Every line in the material below that includes "final" should be copied.

[Start of section]

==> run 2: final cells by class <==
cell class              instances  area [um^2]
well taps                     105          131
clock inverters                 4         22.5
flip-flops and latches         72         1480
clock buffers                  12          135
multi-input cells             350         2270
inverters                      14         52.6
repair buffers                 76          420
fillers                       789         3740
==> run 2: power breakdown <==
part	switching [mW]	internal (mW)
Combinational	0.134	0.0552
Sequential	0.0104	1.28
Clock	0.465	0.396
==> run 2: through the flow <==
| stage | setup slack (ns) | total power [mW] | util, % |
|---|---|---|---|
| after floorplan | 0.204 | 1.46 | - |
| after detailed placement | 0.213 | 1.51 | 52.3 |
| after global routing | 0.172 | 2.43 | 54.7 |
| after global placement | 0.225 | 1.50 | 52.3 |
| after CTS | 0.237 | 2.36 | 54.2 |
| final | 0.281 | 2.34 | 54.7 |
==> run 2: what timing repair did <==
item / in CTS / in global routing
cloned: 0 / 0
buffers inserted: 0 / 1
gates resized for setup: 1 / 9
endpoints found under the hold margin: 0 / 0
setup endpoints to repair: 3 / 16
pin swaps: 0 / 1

[End of section]
[Start of section]

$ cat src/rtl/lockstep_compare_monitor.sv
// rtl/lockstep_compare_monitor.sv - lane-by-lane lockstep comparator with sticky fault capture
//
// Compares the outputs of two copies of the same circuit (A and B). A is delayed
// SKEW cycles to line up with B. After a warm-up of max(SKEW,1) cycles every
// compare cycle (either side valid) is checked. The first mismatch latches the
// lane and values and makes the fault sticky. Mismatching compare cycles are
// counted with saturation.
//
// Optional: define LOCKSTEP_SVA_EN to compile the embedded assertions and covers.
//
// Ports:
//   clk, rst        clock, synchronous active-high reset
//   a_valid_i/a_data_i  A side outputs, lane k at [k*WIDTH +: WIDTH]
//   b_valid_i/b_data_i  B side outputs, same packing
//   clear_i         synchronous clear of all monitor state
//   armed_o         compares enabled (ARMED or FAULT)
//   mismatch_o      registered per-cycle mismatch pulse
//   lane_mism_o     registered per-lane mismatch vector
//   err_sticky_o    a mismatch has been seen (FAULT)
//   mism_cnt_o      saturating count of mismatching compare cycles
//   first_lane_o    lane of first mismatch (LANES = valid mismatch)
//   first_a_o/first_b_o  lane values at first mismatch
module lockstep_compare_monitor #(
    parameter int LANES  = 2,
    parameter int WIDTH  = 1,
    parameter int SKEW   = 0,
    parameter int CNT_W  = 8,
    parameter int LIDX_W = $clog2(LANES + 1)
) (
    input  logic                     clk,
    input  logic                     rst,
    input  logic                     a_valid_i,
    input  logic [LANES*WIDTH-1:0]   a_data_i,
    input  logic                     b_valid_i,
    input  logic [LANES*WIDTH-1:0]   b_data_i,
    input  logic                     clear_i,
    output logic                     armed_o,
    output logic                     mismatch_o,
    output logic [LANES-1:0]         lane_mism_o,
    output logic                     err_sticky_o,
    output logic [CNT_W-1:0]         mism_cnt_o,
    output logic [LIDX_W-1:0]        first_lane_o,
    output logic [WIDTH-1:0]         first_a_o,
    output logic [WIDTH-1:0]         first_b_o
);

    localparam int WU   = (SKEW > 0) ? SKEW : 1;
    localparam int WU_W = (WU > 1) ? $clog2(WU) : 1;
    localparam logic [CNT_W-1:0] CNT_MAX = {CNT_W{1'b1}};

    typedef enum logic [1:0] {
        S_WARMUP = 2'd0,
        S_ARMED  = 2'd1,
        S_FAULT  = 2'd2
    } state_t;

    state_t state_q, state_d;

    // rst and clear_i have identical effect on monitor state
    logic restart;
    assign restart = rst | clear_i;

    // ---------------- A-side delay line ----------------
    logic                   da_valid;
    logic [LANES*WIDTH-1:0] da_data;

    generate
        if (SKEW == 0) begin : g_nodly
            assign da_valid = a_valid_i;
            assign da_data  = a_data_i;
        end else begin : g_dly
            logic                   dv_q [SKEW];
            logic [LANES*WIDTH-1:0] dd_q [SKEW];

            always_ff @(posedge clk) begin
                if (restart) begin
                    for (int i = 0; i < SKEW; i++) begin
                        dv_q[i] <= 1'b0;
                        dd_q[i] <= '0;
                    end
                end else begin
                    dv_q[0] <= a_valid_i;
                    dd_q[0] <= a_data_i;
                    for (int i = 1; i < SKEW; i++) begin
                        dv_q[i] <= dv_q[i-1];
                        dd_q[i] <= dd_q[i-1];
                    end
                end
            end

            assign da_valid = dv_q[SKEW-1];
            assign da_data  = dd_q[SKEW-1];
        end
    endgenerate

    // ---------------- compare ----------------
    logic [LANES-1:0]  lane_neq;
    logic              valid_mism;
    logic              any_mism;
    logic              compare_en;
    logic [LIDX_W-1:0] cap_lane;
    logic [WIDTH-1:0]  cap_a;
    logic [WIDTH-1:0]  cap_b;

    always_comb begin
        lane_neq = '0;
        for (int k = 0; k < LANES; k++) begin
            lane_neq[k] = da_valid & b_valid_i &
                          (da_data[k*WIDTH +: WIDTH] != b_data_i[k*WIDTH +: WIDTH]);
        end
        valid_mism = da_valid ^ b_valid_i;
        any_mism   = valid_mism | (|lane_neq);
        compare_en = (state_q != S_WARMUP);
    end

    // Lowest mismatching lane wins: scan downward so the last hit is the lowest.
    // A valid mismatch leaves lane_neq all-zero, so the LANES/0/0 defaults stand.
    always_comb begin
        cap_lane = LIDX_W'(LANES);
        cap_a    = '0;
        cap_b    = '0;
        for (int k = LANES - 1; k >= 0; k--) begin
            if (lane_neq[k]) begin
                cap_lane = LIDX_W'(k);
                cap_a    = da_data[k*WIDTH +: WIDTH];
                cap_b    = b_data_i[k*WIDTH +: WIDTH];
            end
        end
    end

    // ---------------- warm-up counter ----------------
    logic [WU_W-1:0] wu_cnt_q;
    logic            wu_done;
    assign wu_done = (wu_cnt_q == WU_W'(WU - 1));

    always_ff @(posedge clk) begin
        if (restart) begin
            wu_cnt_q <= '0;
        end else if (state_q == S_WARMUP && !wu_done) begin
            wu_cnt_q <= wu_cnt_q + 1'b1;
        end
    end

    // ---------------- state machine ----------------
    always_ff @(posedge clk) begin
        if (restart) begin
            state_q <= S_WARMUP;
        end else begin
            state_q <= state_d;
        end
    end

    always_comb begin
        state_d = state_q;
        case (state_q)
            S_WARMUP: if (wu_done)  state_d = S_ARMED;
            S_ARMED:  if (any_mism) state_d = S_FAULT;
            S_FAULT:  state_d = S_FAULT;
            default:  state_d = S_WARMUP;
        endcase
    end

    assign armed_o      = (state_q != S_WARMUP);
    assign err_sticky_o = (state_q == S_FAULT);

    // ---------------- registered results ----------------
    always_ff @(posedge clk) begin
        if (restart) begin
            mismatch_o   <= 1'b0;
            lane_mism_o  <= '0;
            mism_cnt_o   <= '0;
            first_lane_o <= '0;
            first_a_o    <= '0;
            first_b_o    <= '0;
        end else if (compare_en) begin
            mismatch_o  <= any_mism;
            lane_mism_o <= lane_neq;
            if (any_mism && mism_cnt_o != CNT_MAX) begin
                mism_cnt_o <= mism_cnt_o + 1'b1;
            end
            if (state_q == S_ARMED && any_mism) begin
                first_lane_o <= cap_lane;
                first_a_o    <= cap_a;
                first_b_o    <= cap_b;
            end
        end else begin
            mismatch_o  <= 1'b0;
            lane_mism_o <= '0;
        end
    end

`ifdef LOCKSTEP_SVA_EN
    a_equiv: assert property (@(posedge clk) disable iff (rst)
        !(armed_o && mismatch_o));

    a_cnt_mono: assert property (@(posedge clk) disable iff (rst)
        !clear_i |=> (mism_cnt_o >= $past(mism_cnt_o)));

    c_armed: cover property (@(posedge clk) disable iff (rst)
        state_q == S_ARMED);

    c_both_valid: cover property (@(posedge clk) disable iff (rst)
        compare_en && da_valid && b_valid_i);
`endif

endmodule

[End of section]

Response box →
==> run 2: final cells by class <==
| final | 0.281 | 2.34 | 54.7 |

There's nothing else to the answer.